→ Task directions:
Look below for the line containing "worst paths after" and the line containing "# == After elaboration"; repeat exactly those two lines and all lines between them, and nothing else.
BEGIN
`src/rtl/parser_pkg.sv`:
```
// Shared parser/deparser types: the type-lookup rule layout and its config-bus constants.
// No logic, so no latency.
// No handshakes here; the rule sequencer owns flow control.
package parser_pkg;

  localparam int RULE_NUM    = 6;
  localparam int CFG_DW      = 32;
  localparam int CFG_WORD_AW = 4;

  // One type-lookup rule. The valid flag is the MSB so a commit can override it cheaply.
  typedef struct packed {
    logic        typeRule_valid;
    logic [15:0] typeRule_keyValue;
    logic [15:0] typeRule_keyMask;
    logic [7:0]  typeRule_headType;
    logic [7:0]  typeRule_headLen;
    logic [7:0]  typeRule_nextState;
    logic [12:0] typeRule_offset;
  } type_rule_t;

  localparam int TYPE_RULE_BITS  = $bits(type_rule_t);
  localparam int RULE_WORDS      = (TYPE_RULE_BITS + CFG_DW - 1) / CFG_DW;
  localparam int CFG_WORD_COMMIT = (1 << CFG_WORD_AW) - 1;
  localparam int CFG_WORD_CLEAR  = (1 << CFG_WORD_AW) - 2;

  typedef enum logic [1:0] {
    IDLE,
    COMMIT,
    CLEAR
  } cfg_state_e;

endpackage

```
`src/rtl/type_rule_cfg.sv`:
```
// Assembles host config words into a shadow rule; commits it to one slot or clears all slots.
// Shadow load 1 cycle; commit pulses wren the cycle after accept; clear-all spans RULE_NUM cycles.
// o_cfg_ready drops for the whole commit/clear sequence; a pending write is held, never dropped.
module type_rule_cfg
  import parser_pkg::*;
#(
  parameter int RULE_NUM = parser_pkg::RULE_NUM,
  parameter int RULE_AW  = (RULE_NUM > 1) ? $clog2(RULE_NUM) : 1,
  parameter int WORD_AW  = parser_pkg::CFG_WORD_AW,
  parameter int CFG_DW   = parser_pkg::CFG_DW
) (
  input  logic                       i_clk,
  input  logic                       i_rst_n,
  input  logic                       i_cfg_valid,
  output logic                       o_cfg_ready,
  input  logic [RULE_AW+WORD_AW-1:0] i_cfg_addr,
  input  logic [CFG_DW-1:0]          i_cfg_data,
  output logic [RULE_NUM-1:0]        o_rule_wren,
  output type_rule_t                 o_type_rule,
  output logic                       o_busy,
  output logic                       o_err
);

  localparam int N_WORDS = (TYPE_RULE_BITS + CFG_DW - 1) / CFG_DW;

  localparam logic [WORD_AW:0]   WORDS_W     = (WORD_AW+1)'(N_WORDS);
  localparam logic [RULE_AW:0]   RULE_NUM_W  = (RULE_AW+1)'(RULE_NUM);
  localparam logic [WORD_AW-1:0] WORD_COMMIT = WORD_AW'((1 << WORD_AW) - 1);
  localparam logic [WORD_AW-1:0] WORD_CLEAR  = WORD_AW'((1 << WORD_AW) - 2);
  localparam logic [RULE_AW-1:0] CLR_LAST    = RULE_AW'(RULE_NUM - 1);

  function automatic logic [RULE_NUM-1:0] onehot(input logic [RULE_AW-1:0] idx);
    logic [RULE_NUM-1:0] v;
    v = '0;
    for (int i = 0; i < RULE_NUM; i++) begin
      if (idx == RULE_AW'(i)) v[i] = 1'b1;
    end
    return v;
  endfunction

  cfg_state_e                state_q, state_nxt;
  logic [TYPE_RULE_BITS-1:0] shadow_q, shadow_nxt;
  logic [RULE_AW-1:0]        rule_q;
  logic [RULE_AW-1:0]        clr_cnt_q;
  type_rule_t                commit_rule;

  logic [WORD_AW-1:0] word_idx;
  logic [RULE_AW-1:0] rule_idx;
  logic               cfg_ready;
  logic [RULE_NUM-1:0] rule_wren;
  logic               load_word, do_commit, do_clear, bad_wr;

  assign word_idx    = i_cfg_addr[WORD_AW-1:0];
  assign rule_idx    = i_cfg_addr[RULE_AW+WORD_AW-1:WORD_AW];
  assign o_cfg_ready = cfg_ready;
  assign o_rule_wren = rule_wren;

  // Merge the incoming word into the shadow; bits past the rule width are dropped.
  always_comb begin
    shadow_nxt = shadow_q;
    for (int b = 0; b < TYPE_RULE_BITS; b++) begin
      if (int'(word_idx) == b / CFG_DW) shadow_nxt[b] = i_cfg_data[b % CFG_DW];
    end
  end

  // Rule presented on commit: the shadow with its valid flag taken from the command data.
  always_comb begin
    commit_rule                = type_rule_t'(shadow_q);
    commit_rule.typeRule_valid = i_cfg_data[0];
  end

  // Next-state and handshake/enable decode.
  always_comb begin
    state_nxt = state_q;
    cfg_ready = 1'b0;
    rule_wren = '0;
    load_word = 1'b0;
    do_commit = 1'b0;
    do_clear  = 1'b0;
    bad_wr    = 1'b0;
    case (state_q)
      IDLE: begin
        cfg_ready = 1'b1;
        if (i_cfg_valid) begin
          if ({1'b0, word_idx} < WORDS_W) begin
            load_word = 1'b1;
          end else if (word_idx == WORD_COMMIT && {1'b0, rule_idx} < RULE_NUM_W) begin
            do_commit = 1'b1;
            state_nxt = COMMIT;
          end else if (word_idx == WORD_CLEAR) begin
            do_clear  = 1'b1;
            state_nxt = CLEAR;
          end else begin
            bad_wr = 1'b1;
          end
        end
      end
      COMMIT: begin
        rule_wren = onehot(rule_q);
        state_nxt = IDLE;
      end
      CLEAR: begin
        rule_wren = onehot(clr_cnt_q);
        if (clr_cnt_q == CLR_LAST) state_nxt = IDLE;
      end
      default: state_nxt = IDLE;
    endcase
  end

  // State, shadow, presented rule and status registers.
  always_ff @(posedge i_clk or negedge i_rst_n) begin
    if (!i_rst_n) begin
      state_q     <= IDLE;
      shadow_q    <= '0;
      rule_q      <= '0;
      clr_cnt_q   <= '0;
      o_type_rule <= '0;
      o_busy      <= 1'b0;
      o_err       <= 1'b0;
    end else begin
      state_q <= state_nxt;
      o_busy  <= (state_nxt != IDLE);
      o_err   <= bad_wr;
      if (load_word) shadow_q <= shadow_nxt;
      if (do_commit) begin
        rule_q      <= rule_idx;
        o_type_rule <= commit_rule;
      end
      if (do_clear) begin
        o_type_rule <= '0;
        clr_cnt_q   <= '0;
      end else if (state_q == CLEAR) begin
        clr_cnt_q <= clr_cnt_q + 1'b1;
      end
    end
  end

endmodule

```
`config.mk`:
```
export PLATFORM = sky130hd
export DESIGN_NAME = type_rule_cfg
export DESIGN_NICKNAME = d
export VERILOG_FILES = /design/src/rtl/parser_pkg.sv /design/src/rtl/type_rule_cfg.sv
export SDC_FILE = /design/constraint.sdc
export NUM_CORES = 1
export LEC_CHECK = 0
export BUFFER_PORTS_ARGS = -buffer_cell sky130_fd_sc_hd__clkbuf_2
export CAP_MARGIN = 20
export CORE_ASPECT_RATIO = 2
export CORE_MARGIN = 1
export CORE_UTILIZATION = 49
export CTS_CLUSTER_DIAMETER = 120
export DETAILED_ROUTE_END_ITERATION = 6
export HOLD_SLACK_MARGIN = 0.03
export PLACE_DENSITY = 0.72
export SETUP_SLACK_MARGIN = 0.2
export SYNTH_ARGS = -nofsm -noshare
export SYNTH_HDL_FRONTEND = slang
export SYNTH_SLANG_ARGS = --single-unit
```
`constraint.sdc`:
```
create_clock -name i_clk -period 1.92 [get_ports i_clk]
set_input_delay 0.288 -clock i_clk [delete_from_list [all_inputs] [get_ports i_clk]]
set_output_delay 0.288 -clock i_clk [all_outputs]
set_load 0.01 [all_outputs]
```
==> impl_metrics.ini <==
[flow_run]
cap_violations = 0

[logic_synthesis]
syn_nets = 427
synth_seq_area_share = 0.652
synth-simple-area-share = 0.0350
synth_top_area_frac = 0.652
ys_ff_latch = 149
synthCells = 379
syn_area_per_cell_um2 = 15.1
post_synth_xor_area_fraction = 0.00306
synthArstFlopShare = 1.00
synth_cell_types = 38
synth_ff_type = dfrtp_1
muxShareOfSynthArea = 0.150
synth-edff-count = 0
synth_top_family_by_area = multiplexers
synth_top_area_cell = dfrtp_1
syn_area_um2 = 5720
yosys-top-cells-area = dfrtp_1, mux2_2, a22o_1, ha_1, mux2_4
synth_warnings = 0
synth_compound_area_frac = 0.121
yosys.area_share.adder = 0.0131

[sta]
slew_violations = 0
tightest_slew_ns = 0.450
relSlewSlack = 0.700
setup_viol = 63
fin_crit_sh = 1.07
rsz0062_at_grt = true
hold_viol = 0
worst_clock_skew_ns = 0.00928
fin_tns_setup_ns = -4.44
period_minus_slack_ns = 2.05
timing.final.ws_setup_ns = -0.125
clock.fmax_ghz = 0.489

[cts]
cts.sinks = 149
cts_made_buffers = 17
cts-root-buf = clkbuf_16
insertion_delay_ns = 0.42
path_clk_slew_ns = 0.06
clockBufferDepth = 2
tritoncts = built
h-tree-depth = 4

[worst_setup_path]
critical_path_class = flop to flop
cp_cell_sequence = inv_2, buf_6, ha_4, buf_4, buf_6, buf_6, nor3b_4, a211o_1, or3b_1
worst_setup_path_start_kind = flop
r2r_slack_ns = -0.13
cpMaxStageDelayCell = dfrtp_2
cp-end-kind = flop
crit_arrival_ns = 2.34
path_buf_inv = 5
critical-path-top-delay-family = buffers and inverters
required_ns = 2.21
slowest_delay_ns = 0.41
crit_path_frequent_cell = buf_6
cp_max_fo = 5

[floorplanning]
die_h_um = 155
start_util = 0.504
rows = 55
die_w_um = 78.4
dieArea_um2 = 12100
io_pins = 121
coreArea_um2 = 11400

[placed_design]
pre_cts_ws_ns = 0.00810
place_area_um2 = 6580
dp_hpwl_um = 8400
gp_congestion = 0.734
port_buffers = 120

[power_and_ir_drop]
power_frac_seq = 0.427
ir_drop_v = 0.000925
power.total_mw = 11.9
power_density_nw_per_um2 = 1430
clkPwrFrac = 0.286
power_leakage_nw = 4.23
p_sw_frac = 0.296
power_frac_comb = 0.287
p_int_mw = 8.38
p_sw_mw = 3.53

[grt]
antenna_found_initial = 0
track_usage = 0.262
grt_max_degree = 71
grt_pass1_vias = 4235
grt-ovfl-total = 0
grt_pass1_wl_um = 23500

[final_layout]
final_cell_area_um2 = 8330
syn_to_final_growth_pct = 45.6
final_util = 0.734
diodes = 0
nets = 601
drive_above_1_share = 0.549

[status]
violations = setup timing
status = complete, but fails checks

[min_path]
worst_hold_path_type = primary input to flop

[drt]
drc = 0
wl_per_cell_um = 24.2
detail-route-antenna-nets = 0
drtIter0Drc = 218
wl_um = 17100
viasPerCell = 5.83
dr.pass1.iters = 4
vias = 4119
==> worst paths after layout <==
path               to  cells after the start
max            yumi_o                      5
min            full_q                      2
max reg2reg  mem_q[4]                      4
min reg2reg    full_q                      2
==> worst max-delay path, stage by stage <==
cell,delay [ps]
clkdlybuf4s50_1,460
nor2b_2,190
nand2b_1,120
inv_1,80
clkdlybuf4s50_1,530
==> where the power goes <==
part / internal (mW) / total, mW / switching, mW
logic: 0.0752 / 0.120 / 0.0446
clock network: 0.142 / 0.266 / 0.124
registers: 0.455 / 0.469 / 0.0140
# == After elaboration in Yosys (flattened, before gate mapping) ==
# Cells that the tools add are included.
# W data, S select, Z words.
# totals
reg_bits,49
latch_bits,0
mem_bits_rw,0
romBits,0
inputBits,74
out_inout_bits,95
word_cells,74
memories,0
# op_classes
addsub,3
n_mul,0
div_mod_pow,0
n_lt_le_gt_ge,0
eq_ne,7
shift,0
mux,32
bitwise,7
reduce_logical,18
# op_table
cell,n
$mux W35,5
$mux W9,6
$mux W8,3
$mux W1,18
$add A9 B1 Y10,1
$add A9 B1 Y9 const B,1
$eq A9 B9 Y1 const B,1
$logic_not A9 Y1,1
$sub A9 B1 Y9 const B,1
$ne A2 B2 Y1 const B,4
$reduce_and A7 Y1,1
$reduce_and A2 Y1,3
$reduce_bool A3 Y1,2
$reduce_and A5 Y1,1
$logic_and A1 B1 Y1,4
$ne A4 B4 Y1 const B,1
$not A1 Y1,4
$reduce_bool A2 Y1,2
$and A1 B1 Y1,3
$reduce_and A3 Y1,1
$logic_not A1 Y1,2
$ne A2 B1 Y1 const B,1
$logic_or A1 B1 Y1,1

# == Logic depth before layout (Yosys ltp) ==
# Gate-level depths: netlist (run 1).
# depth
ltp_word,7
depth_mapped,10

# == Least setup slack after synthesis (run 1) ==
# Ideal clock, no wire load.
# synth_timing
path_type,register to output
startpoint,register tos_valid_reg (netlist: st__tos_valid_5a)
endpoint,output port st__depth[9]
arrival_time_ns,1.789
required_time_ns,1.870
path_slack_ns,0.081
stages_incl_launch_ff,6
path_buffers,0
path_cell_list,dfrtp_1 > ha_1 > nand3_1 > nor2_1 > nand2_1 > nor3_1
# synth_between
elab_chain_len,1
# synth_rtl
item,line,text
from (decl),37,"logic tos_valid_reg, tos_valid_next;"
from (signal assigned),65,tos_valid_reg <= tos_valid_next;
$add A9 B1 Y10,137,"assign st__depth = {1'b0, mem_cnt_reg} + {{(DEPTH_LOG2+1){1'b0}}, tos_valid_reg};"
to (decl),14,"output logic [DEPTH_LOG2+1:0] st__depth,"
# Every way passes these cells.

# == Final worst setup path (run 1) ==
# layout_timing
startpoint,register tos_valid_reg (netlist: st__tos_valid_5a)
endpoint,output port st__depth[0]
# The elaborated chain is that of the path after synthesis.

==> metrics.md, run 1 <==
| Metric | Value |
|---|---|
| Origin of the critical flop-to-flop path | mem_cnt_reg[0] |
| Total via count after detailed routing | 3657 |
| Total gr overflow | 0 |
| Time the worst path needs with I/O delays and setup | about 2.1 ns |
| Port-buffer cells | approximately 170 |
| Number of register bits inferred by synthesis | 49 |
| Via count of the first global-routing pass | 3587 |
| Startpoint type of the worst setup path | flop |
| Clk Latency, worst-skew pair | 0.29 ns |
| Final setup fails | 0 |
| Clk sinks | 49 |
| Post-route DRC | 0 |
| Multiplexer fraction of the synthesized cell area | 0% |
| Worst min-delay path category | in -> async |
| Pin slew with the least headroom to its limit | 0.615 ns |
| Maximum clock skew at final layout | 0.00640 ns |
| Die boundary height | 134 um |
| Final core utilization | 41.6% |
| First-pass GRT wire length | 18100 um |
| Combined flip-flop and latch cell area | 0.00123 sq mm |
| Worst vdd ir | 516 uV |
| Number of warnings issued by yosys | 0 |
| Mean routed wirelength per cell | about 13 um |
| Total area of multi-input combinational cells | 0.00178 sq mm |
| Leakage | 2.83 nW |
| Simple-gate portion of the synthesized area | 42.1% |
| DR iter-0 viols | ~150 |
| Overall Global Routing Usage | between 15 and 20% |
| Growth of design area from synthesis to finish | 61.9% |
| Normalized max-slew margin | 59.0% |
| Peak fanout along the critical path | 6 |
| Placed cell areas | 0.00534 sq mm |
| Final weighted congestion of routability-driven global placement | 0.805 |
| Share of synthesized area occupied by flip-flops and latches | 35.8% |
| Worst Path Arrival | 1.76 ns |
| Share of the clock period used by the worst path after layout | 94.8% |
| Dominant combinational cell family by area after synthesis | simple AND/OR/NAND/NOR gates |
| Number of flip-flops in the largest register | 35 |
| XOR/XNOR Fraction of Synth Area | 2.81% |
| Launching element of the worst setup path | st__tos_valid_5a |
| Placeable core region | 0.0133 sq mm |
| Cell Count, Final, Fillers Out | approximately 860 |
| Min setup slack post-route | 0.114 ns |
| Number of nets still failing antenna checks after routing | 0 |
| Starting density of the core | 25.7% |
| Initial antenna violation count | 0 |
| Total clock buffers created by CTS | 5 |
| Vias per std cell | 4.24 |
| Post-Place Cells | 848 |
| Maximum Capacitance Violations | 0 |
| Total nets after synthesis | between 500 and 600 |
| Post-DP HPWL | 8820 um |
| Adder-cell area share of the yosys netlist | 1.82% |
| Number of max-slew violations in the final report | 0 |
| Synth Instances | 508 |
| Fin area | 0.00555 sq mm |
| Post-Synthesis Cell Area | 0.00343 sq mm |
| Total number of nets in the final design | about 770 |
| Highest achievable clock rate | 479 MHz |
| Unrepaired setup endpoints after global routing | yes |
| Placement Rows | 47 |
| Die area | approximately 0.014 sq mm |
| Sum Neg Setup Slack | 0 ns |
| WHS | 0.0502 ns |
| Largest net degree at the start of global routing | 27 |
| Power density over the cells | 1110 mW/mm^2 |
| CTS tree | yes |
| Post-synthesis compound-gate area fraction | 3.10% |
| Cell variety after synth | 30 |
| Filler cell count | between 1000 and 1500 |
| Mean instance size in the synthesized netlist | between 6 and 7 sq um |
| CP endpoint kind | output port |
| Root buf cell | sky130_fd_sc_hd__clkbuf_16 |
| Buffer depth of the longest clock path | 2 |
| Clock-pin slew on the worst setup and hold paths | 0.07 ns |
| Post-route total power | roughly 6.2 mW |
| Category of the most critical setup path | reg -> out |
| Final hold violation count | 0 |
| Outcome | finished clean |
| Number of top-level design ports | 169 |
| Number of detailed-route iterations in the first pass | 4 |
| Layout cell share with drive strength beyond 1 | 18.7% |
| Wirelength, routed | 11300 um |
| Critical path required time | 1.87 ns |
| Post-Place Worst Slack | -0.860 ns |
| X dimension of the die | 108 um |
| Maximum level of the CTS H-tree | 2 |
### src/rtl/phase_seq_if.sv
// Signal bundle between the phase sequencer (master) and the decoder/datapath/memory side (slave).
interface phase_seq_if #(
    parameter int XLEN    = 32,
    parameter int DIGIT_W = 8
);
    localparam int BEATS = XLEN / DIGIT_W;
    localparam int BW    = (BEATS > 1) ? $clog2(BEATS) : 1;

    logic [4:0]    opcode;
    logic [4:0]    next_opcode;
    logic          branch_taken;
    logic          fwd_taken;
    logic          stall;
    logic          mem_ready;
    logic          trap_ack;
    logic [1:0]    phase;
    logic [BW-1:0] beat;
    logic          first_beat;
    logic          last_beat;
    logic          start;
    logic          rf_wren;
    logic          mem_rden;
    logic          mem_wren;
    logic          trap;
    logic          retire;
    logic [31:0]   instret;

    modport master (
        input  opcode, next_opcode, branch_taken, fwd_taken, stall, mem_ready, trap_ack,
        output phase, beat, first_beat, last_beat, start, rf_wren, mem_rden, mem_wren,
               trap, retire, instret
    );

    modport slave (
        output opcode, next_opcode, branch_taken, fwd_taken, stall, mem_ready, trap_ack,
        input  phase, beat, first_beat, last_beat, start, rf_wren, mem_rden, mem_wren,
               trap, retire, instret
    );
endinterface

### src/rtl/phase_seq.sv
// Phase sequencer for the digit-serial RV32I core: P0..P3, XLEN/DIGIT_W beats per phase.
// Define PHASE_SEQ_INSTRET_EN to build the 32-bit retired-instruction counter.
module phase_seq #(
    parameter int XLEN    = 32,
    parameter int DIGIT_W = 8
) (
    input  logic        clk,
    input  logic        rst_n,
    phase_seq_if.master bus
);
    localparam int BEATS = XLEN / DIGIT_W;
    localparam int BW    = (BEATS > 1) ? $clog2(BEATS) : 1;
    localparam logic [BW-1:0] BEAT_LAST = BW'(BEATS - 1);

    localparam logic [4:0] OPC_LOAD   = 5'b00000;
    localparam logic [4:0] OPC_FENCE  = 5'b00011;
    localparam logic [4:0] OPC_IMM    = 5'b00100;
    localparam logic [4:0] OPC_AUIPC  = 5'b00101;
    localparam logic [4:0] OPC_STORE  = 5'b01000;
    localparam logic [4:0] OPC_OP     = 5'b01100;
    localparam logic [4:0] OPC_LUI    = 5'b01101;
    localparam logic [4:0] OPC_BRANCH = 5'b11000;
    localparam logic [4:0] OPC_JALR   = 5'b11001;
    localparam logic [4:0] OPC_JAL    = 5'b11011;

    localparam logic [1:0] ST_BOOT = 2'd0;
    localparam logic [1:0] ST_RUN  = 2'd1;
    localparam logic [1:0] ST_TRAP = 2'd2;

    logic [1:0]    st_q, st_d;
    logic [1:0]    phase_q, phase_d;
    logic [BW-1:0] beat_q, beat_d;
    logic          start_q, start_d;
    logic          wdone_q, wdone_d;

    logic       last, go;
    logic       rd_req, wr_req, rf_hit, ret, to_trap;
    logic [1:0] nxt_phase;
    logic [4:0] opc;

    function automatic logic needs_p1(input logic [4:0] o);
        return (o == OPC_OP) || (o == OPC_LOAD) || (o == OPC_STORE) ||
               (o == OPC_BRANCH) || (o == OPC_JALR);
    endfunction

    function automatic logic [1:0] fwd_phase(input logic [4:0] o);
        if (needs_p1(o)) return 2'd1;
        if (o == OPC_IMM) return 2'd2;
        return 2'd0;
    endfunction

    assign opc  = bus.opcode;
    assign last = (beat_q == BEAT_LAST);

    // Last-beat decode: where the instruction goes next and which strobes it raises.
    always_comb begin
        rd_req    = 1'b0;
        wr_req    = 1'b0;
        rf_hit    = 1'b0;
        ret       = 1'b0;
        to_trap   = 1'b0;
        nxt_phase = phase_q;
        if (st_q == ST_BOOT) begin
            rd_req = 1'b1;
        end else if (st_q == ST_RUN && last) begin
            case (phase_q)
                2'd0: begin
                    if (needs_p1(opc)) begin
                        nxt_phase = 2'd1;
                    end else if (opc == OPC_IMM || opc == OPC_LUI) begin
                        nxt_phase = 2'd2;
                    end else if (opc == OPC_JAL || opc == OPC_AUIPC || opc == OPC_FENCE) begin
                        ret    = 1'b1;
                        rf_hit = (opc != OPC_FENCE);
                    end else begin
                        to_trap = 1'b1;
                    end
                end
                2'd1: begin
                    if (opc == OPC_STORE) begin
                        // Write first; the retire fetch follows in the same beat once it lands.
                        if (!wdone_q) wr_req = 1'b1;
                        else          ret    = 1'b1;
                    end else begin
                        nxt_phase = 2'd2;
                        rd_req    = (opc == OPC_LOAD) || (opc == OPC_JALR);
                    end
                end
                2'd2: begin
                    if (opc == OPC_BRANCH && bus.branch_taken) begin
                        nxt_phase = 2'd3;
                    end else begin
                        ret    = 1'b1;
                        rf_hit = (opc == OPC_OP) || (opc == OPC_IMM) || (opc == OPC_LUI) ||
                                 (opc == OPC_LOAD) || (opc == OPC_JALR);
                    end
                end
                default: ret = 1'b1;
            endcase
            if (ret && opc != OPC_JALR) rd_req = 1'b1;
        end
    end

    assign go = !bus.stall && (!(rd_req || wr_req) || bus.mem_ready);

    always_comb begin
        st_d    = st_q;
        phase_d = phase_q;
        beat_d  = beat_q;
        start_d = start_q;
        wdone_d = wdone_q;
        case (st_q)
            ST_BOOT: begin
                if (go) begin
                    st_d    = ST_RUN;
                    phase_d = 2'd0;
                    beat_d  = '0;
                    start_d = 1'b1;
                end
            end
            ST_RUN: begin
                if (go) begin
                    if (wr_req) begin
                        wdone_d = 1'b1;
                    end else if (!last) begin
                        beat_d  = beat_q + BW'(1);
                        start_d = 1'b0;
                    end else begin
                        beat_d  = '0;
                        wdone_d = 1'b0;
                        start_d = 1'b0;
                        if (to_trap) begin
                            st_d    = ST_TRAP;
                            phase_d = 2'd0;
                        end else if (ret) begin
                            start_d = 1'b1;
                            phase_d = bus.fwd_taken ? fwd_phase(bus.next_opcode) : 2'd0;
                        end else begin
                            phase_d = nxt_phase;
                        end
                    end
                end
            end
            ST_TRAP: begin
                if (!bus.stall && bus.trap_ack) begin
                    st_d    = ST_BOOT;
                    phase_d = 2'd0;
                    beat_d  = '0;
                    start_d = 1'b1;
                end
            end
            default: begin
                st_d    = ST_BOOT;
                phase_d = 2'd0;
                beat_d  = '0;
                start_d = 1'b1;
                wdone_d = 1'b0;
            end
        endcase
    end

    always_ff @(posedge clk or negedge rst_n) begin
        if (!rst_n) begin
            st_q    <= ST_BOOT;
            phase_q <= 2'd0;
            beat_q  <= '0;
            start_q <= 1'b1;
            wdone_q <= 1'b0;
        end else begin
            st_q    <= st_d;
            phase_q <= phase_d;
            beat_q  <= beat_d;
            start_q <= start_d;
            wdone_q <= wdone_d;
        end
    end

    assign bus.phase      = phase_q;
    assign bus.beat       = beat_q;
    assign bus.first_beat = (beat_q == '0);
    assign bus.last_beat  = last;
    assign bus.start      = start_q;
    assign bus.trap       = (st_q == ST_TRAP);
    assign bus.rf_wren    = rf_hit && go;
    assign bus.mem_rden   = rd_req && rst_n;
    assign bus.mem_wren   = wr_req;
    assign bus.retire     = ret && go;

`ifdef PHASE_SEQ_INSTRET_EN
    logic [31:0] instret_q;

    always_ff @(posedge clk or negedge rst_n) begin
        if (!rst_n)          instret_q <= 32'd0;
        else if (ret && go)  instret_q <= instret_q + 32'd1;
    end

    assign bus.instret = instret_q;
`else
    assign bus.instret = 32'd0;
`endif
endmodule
END
→ Task response:
==> worst paths after layout <==
path               to  cells after the start
max            yumi_o                      5
min            full_q                      2
max reg2reg  mem_q[4]                      4
min reg2reg    full_q                      2
==> worst max-delay path, stage by stage <==
cell,delay [ps]
clkdlybuf4s50_1,460
nor2b_2,190
nand2b_1,120
inv_1,80
clkdlybuf4s50_1,530
==> where the power goes <==
part / internal (mW) / total, mW / switching, mW
logic: 0.0752 / 0.120 / 0.0446
clock network: 0.142 / 0.266 / 0.124
registers: 0.455 / 0.469 / 0.0140
# == After elaboration in Yosys (flattened, before gate mapping) ==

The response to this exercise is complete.